Medical devices including drug eluting stents (DES) are notified as drugs under the Drugs and Cosmetics Act, 1940 but is not included under the Drug Price Control Order (DPCO). Therefore, prices of medical devices like stents cannot be monitored and controlled as of today.
State FDA has found that prices of such medical devices notified as "drugs" have increased significantly in the recent past based on the studies carried out across the state.
Studies have revealed that manufacturers in connivance with importers, distributors and hospitals are fixing the maximum retail price (MRP) of medical devices like drug eluting stent arbitrarily which is then passed on to the gullible patients.
It was also observed that the MRP of the imported drug eluting stents are exorbitantly high and patients have no option to bargain in such a scenario. FDA, therefore, has also recommended that in order to monitor and control the prices of medical device, the term medical device should be included under the new DPCO regime.
The MRP of a DES is fixed by the importing company. As the manufacturers of these devices are located overseas, it is difficult to study the manufacturing cost and export prices of these devices. Besides this, the startling fact is that the cost of a medical device like DES is immediately recovered from the patients but payments to the distributors are made after a period of 60 to 120 days. The payments of applicable taxes of the concerned sale transactions, to the state government are made only within 51 days by the distributors.

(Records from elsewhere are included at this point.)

$ cat config.mk
export PLATFORM = sky130hd
export DESIGN_NAME = led_s2p_rx
export DESIGN_NICKNAME = d
export VERILOG_FILES = /design/src/rtl/led_s2p_rx.sv
export SDC_FILE = /design/constraint.sdc
export NUM_CORES = 1
export LEC_CHECK = 0
export CAP_MARGIN = 15
export CELL_PAD_IN_SITES_DETAIL_PLACEMENT = 1
export CELL_PAD_IN_SITES_GLOBAL_PLACEMENT = 1
export CORE_MARGIN = 5
export CORE_UTILIZATION = 40
export DETAILED_ROUTE_END_ITERATION = 10
export GPL_TIMING_DRIVEN = 0
export HOLD_SLACK_MARGIN = 0.08
export PLACE_DENSITY_LB_ADDON = 0.3
export SYNTH_ARGS = -nofsm -noshare
export SYNTH_HDL_FRONTEND = slang
export SYNTH_SLANG_ARGS = --single-unit
export TNS_END_PERCENT = 30
$ cat constraint.sdc
create_clock -name clk -period 2.9 [get_ports clk]
set_input_delay 0.87 -clock clk [delete_from_list [all_inputs] [get_ports clk]]
set_output_delay 0.87 -clock clk [all_outputs]
set_load 0.02 [all_outputs]
$ cat src/rtl/led_s2p_rx.sv
// Receiving end of the LED shift-register link: oversamples sclk/sdin/sclrn/en in
// the clk domain, rebuilds the shifted word and presents it with a valid strobe on each latch.
module led_s2p_rx #(
    parameter int unsigned DATA_BITS       = 16,
    parameter int unsigned DATA_COUNT_BITS = 5,
    parameter int unsigned DIR             = 0
) (
    input  logic                       clk,
    input  logic                       rst,
    input  logic                       sclk,
    input  logic                       sdin,
    input  logic                       sclrn,
    input  logic                       en,
    output logic [DATA_BITS-1:0]       PData,
    output logic                       valid,
    output logic                       frame_err,
    output logic                       busy,
    output logic [DATA_COUNT_BITS-1:0] bit_cnt
);

    localparam logic [DATA_COUNT_BITS-1:0] CNT_FULL = DATA_COUNT_BITS'(DATA_BITS);
    localparam logic [DATA_COUNT_BITS-1:0] CNT_SAT  = DATA_COUNT_BITS'(DATA_BITS + 1);

    typedef enum logic [1:0] {
        IDLE  = 2'd0,
        RECV  = 2'd1,
        LATCH = 2'd2
    } state_t;

    state_t               state;
    logic [1:0]           sclk_sy, sdin_sy, sclrn_sy, en_sy;
    logic                 sclk_d, en_d;
    logic [DATA_BITS-1:0] sr, sr_shift;
    logic                 sclk_s, sdin_s, sclrn_s, en_s;
    logic                 sclk_rise, en_rise;

    assign sclk_s    = sclk_sy[1];
    assign sdin_s    = sdin_sy[1];
    assign sclrn_s   = sclrn_sy[1];
    assign en_s      = en_sy[1];
    // Shift clock edges are ignored while the latch strobe is held high
    assign sclk_rise = sclk_s & ~sclk_d & ~en_s;
    assign en_rise   = en_s & ~en_d;

    // Next shift-register value for the configured bit order
    always_comb begin
        sr_shift = sr;
        if (DIR == 0) begin
            sr_shift = {sr[DATA_BITS-2:0], sdin_s};
        end else begin
            sr_shift = {sdin_s, sr[DATA_BITS-1:1]};
        end
    end

    always_ff @(posedge clk or posedge rst) begin
        if (rst) begin
            sclk_sy   <= '0;
            sdin_sy   <= '0;
            sclrn_sy  <= '0;
            en_sy     <= '0;
            sclk_d    <= 1'b0;
            en_d      <= 1'b0;
            state     <= IDLE;
            sr        <= '0;
            bit_cnt   <= '0;
            PData     <= '0;
            valid     <= 1'b0;
            frame_err <= 1'b0;
            busy      <= 1'b0;
        end else begin
            sclk_sy  <= {sclk_sy[0], sclk};
            sdin_sy  <= {sdin_sy[0], sdin};
            sclrn_sy <= {sclrn_sy[0], sclrn};
            en_sy    <= {en_sy[0], en};
            sclk_d   <= sclk_s;
            en_d     <= en_s;
            valid    <= 1'b0;

            if (!sclrn_s) begin
                sr      <= '0;
                bit_cnt <= '0;
                state   <= IDLE;
                busy    <= 1'b0;
            end else if (en_rise && state != LATCH) begin
                state <= LATCH;
                busy  <= 1'b0;
            end else begin
                case (state)
                    IDLE: begin
                        if (sclk_rise) begin
                            sr      <= sr_shift;
                            bit_cnt <= DATA_COUNT_BITS'(1);
                            state   <= RECV;
                            busy    <= 1'b1;
                        end
                    end
                    RECV: begin
                        if (sclk_rise) begin
                            sr <= sr_shift;
                            if (bit_cnt != CNT_SAT) begin
                                bit_cnt <= bit_cnt + DATA_COUNT_BITS'(1);
                            end
                        end
                    end
                    LATCH: begin
                        PData     <= sr;
                        valid     <= 1'b1;
                        frame_err <= (bit_cnt != CNT_FULL);
                        sr        <= '0;
                        bit_cnt   <= '0;
                        state     <= IDLE;
                        busy      <= 1'b0;
                    end
                    default: begin
                        state <= IDLE;
                        busy  <= 1'b0;
                    end
                endcase
            end
        end
    end

endmodule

The study showed that in one such case of profiteering, DES imported at a price of Rs. 40,710 and having MRP of Rs. 1,50,000 was sold to a Mumbai based distributor at a price of Rs. 73, 440. The said distributor sold this stent to a leading private hospital at a price of Rs. 1,13,400 and the patient ended up paying a price of Rs. 1,19,070.

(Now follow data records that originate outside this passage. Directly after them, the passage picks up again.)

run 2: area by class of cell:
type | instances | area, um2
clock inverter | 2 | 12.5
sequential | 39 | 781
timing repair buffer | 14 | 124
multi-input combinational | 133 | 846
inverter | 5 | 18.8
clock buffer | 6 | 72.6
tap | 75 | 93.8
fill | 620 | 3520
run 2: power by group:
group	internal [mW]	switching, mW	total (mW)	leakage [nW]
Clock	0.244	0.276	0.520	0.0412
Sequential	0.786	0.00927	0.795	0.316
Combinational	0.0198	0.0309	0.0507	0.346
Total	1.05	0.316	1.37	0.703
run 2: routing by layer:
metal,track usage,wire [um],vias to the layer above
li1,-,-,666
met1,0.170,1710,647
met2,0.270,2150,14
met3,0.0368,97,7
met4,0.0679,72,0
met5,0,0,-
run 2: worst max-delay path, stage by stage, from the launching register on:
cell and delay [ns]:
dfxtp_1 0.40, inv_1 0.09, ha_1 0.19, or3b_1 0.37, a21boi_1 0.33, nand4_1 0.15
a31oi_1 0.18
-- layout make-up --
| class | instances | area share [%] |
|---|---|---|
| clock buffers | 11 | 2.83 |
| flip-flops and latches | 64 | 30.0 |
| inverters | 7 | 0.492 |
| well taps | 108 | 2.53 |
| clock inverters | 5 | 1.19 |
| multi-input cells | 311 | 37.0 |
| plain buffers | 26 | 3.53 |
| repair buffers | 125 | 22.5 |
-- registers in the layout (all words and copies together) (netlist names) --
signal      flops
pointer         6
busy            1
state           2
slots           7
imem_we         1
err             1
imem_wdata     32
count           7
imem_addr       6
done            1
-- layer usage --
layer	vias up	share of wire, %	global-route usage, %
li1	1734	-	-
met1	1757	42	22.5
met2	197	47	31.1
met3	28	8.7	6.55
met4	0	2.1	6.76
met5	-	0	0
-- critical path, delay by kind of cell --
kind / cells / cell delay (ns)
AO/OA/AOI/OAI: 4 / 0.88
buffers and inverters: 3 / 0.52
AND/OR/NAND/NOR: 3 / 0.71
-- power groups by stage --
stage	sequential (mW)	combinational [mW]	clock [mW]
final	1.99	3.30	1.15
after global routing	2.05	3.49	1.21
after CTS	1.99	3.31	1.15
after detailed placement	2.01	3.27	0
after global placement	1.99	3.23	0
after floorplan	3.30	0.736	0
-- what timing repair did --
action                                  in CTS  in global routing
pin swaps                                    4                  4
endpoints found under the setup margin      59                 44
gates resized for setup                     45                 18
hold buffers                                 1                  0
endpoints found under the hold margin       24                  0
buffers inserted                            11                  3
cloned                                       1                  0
$ cat src/rtl/pc_fetch_sequencer_pkg.sv
// Shared definitions for the PC fetch sequencer: default widths, reset vector,
// fetch FSM state encoding and a saturating counter helper.
package pc_fetch_sequencer_pkg;

  localparam int PC_WIDTH_DEF = 16;
  localparam int INSTR_WIDTH_DEF = 16;
  localparam logic [15:0] RESET_VECTOR_DEF = 16'h0000;

  typedef enum logic [1:0] {
    IDLE = 2'd0,
    REQ  = 2'd1,
    WAIT = 2'd2
  } fetch_state_t;

  function automatic logic [15:0] sat_inc16(input logic [15:0] v);
    return (v == 16'hFFFF) ? v : v + 16'd1;
  endfunction

endpackage

$ cat src/rtl/pc_fetch_sequencer_if.sv
// Instruction-memory port of the fetch sequencer: request channel plus
// single-strobe response channel.
interface pc_fetch_sequencer_if #(
  parameter int PC_WIDTH = 16,
  parameter int INSTR_WIDTH = 16
);

  // A request transfers on any cycle with imem_req_valid && imem_req_ready;
  // valid never waits on ready. A response is a one-cycle imem_resp_valid
  // strobe carrying imem_resp_data and cannot be back-pressured.
  logic                   imem_req_valid;
  logic [PC_WIDTH-1:0]    imem_req_addr;
  logic                   imem_req_ready;
  logic                   imem_resp_valid;
  logic [INSTR_WIDTH-1:0] imem_resp_data;

  modport master (
    output imem_req_valid,
    output imem_req_addr,
    input  imem_req_ready,
    input  imem_resp_valid,
    input  imem_resp_data
  );

  modport slave (
    input  imem_req_valid,
    input  imem_req_addr,
    output imem_req_ready,
    output imem_resp_valid,
    output imem_resp_data
  );

endinterface

$ cat src/rtl/pc_fetch_sequencer_fetch_out_reg.sv
// Decode-facing holding register: loads a fetched word with its PC, holds
// while stalled, clears when consumed or flushed by a redirect.
module pc_fetch_sequencer_fetch_out_reg #(
  parameter int PC_WIDTH = 16,
  parameter int INSTR_WIDTH = 16
) (
  input  logic                   clk,
  input  logic                   reset,
  input  logic                   load,
  input  logic [INSTR_WIDTH-1:0] load_instr,
  input  logic [PC_WIDTH-1:0]    load_pc,
  input  logic                   flush,
  input  logic                   stall,
  output logic                   valid,
  output logic [INSTR_WIDTH-1:0] instr,
  output logic [PC_WIDTH-1:0]    instr_pc
);

  // Flush beats load; data is left in place when valid drops.
  always_ff @(posedge clk or posedge reset) begin
    if (reset) begin
      valid    <= 1'b0;
      instr    <= '0;
      instr_pc <= '0;
    end else if (flush) begin
      valid <= 1'b0;
    end else if (load) begin
      valid    <= 1'b1;
      instr    <= load_instr;
      instr_pc <= load_pc;
    end else if (valid && !stall) begin
      valid <= 1'b0;
    end
  end

endmodule
`src/rtl/axis_rotate_hdr_parser.sv`:
```
// rtl/axis_rotate_hdr_parser.sv - strips the per-packet rotate header beat and tags payload beats with the command
//
// Ports:
//   aclk, aresetn                  clock, synchronous active-low reset
//   s_axis_tdata/tvalid/tready/tlast  input stream; first beat of each packet is the header
//   m_axis_tdata/tuser/tvalid/tready/tlast  payload stream; tuser = {dir, 0.., amount[3:0]}
//   pkt_count                      completed payload packets, wrapping
//   hdr_err                        one-cycle pulse after a header-only packet

module axis_rotate_hdr_parser #(
    parameter int DATA_WIDTH  = 32,
    parameter int TUSER_WIDTH = 8,
    parameter int CNT_WIDTH   = 16
) (
    input  logic                   aclk,
    input  logic                   aresetn,
    input  logic [DATA_WIDTH-1:0]  s_axis_tdata,
    input  logic                   s_axis_tvalid,
    output logic                   s_axis_tready,
    input  logic                   s_axis_tlast,
    output logic [DATA_WIDTH-1:0]  m_axis_tdata,
    output logic [TUSER_WIDTH-1:0] m_axis_tuser,
    output logic                   m_axis_tvalid,
    input  logic                   m_axis_tready,
    output logic                   m_axis_tlast,
    output logic [CNT_WIDTH-1:0]   pkt_count,
    output logic                   hdr_err
);

    localparam int BYTES = DATA_WIDTH / 8;

    // Rotate amount is the header's low log2(BYTES) bits; kept 4 bits wide
    // because that is its field width in tuser.
    localparam logic [3:0] AMT_MASK = (BYTES >= 16) ? 4'hF : 4'(BYTES - 1);

    typedef enum logic [0:0] {
        HDR = 1'b0,
        PAY = 1'b1
    } state_t;

    state_t state_q, state_d;

    logic [3:0]             rot_amt;
    logic                   rot_dir;

    logic                   skid_valid;
    logic [DATA_WIDTH-1:0]  skid_tdata;
    logic [TUSER_WIDTH-1:0] skid_tuser;
    logic                   skid_tlast;

    logic                   s_accept;
    logic                   hdr_accept;
    logic                   pay_accept;
    logic                   out_free;
    logic [TUSER_WIDTH-1:0] beat_tuser;

    // Ready depends only on the registered skid flag, so there is no
    // combinational path from m_axis_tready back to the source.
    assign s_axis_tready = aresetn && !skid_valid;

    assign s_accept   = s_axis_tvalid && s_axis_tready;
    assign hdr_accept = s_accept && (state_q == HDR);
    assign pay_accept = s_accept && (state_q == PAY);

    // Output register may take a new beat when empty or draining this cycle.
    assign out_free = !m_axis_tvalid || m_axis_tready;

    // Command sampled into each payload beat as it is accepted.
    always_comb begin
        beat_tuser                  = '0;
        beat_tuser[3:0]             = rot_amt;
        beat_tuser[TUSER_WIDTH-1]   = rot_dir;
    end

    always_comb begin
        state_d = state_q;
        case (state_q)
            HDR: begin
                if (hdr_accept && !s_axis_tlast) begin
                    state_d = PAY;
                end
            end
            PAY: begin
                if (pay_accept && s_axis_tlast) begin
                    state_d = HDR;
                end
            end
            default: state_d = HDR;
        endcase
    end

    always_ff @(posedge aclk) begin
        if (!aresetn) begin
            state_q <= HDR;
        end else begin
            state_q <= state_d;
        end
    end

    // Command latch, packet counter and header-only error pulse.
    always_ff @(posedge aclk) begin
        if (!aresetn) begin
            rot_amt   <= '0;
            rot_dir   <= 1'b0;
            pkt_count <= '0;
            hdr_err   <= 1'b0;
        end else begin
            hdr_err <= hdr_accept && s_axis_tlast;
            if (hdr_accept) begin
                rot_amt <= s_axis_tdata[3:0] & AMT_MASK;
                rot_dir <= s_axis_tdata[DATA_WIDTH-1];
            end
            if (pay_accept && s_axis_tlast) begin
                pkt_count <= pkt_count + 1'b1;
            end
        end
    end

    // Output register plus one-entry skid buffer. The skid buffer only fills
    // while the output register is stalled, and it always empties into the
    // output register before any new input can be accepted.
    always_ff @(posedge aclk) begin
        if (!aresetn) begin
            m_axis_tvalid <= 1'b0;
            m_axis_tdata  <= '0;
            m_axis_tuser  <= '0;
            m_axis_tlast  <= 1'b0;
            skid_valid    <= 1'b0;
            skid_tdata    <= '0;
            skid_tuser    <= '0;
            skid_tlast    <= 1'b0;
        end else if (out_free) begin
            if (skid_valid) begin
                m_axis_tvalid <= 1'b1;
                m_axis_tdata  <= skid_tdata;
                m_axis_tuser  <= skid_tuser;
                m_axis_tlast  <= skid_tlast;
                skid_valid    <= 1'b0;
            end else if (pay_accept) begin
                m_axis_tvalid <= 1'b1;
                m_axis_tdata  <= s_axis_tdata;
                m_axis_tuser  <= beat_tuser;
                m_axis_tlast  <= s_axis_tlast;
            end else begin
                m_axis_tvalid <= 1'b0;
            end
        end else if (pay_accept) begin
            skid_valid <= 1'b1;
            skid_tdata <= s_axis_tdata;
            skid_tuser <= beat_tuser;
            skid_tlast <= s_axis_tlast;
        end
    end

endmodule
```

It was observed that patients were being forced to pay double or even triple the price for medical devices at hospitals. As most of these are not available in the open market, patients can't check prices and are held hostage by the hospitals, which force them to buy at the price they quote. However, experts opine that having an MRP has not prevented profiteering in medicines, with the MRP being fixed high enough to accommodate commissions since there is no limit on what the MRP can be.

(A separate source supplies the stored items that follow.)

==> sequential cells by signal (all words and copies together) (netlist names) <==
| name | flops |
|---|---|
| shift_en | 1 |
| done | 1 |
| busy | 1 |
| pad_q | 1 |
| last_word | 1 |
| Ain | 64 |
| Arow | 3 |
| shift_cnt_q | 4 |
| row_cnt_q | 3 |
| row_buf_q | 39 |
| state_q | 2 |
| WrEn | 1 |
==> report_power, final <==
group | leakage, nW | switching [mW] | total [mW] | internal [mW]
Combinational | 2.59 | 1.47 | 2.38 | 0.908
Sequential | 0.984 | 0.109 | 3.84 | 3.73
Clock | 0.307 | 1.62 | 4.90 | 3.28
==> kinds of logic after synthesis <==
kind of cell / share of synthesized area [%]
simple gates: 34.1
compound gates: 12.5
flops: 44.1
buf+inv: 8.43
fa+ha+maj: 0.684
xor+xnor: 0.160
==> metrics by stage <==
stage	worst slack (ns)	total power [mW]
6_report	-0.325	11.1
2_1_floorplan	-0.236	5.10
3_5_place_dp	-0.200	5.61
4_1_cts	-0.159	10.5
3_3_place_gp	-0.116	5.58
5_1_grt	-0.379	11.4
$ cat src/rtl/accel_tilt_reader_spi_byte_xfer.sv
// One full-duplex SPI mode-0 byte, MSB first; owns SCLK and MOSI, CS belongs to the parent.
module spi_byte_xfer #(
  parameter int HP = 2
) (
  input  logic       clk,
  input  logic       reset,
  input  logic       start,
  input  logic [7:0] tx_byte,
  input  logic       spi_miso,
  output logic       done,
  output logic [7:0] rx_byte,
  output logic       spi_sclk,
  output logic       spi_mosi
);
  logic        active_q, active_d;
  logic [15:0] hcnt_q, hcnt_d;
  logic [3:0]  ecnt_q, ecnt_d;
  logic [7:0]  tx_q, tx_d, rx_q, rx_d;
  logic        sclk_q, sclk_d, mosi_q, mosi_d, done_q, done_d;

  always_comb begin
    active_d = active_q;
    hcnt_d   = hcnt_q;
    ecnt_d   = ecnt_q;
    tx_d     = tx_q;
    rx_d     = rx_q;
    sclk_d   = sclk_q;
    mosi_d   = mosi_q;
    done_d   = 1'b0;
    if (!active_q) begin
      if (start) begin
        active_d = 1'b1;
        hcnt_d   = '0;
        ecnt_d   = '0;
        mosi_d   = tx_byte[7];
        tx_d     = {tx_byte[6:0], 1'b0};
      end
    end else if (hcnt_q == 16'(HP - 1)) begin
      hcnt_d = '0;
      ecnt_d = ecnt_q + 4'd1;
      if (!ecnt_q[0]) begin
        sclk_d = 1'b1;
        rx_d   = {rx_q[6:0], spi_miso};
      end else begin
        sclk_d = 1'b0;
        if (ecnt_q == 4'd15) begin
          active_d = 1'b0;
          done_d   = 1'b1;
        end else begin
          mosi_d = tx_q[7];
          tx_d   = {tx_q[6:0], 1'b0};
        end
      end
    end else begin
      hcnt_d = hcnt_q + 16'd1;
    end
  end

  always_ff @(posedge clk or negedge reset) begin
    if (!reset) begin
      active_q <= 1'b0;
      hcnt_q   <= '0;
      ecnt_q   <= '0;
      tx_q     <= '0;
      rx_q     <= '0;
      sclk_q   <= 1'b0;
      mosi_q   <= 1'b0;
      done_q   <= 1'b0;
    end else begin
      active_q <= active_d;
      hcnt_q   <= hcnt_d;
      ecnt_q   <= ecnt_d;
      tx_q     <= tx_d;
      rx_q     <= rx_d;
      sclk_q   <= sclk_d;
      mosi_q   <= mosi_d;
      done_q   <= done_d;
    end
  end

  assign done     = done_q;
  assign rx_byte  = rx_q;
  assign spi_sclk = sclk_q;
  assign spi_mosi = mosi_q;
endmodule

Alarmed by unusual spikes in prices of cardiac stents and drug-eluting stents, NPPA had also sought pricing data from manufacturers, importers and distributors of these devices.
NPPA has also reminded the companies that since such medical devices are under non-scheduled drug category, their prices can be increased only up to 10 per cent of MRP annually. Those who have charged beyond this have to reduce it to the level of 10 per cent of MRP for the next 12 months.
Further, Para 25 of DPCO, 2013 provides that every manufacturer /importer shall issue a price list and supplementary price list in Form V to the dealer, State Drugs Controller and the Government from time to time.